INSTRUCTIONS FOR THE TASK —
Beginning with the first line, transcribe the entries below exactly through the line containing "met1: 200 / 8.38 / 42", inclusive.
--
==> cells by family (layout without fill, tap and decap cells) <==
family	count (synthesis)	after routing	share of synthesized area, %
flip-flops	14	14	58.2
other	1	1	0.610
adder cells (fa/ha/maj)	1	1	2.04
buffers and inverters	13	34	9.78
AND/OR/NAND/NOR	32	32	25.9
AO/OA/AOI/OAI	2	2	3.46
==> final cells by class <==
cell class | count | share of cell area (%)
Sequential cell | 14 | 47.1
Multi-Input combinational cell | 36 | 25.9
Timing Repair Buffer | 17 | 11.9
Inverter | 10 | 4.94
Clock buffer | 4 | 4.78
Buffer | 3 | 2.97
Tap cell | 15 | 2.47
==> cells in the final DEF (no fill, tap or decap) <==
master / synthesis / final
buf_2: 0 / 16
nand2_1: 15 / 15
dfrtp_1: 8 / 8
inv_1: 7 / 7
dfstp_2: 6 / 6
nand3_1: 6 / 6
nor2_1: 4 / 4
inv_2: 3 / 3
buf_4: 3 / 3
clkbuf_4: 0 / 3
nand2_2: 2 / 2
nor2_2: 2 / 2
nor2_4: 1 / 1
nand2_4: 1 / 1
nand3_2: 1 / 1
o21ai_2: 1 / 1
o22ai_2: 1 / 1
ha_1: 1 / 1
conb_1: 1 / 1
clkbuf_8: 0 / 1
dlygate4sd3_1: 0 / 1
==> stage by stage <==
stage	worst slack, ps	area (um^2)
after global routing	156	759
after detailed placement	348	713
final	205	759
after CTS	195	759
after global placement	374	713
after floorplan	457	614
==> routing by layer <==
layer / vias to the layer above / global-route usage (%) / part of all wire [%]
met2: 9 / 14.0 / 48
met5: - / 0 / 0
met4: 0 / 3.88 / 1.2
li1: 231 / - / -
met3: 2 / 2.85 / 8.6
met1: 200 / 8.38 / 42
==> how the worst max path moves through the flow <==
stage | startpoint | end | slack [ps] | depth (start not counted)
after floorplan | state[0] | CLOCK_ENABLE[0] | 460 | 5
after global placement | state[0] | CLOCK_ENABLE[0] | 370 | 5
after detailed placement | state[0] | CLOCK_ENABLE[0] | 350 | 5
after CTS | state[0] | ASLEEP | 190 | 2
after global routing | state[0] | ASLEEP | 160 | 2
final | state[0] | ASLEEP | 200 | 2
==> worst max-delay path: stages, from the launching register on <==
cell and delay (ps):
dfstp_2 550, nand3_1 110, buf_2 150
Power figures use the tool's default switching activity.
--
RESPONSE AREA —
==> cells by family (layout without fill, tap and decap cells) <==
family	count (synthesis)	after routing	share of synthesized area, %
flip-flops	14	14	58.2
other	1	1	0.610
adder cells (fa/ha/maj)	1	1	2.04
buffers and inverters	13	34	9.78
AND/OR/NAND/NOR	32	32	25.9
AO/OA/AOI/OAI	2	2	3.46
==> final cells by class <==
cell class | count | share of cell area (%)
Sequential cell | 14 | 47.1
Multi-Input combinational cell | 36 | 25.9
Timing Repair Buffer | 17 | 11.9
Inverter | 10 | 4.94
Clock buffer | 4 | 4.78
Buffer | 3 | 2.97
Tap cell | 15 | 2.47
==> cells in the final DEF (no fill, tap or decap) <==
master / synthesis / final
buf_2: 0 / 16
nand2_1: 15 / 15
dfrtp_1: 8 / 8
inv_1: 7 / 7
dfstp_2: 6 / 6
nand3_1: 6 / 6
nor2_1: 4 / 4
inv_2: 3 / 3
buf_4: 3 / 3
clkbuf_4: 0 / 3
nand2_2: 2 / 2
nor2_2: 2 / 2
nor2_4: 1 / 1
nand2_4: 1 / 1
nand3_2: 1 / 1
o21ai_2: 1 / 1
o22ai_2: 1 / 1
ha_1: 1 / 1
conb_1: 1 / 1
clkbuf_8: 0 / 1
dlygate4sd3_1: 0 / 1
==> stage by stage <==
stage	worst slack, ps	area (um^2)
after global routing	156	759
after detailed placement	348	713
final	205	759
after CTS	195	759
after global placement	374	713
after floorplan	457	614
==> routing by layer <==
layer / vias to the layer above / global-route usage (%) / part of all wire [%]
met2: 9 / 14.0 / 48
met5: - / 0 / 0
met4: 0 / 3.88 / 1.2
li1: 231 / - / -
met3: 2 / 2.85 / 8.6
met1: 200 / 8.38 / 42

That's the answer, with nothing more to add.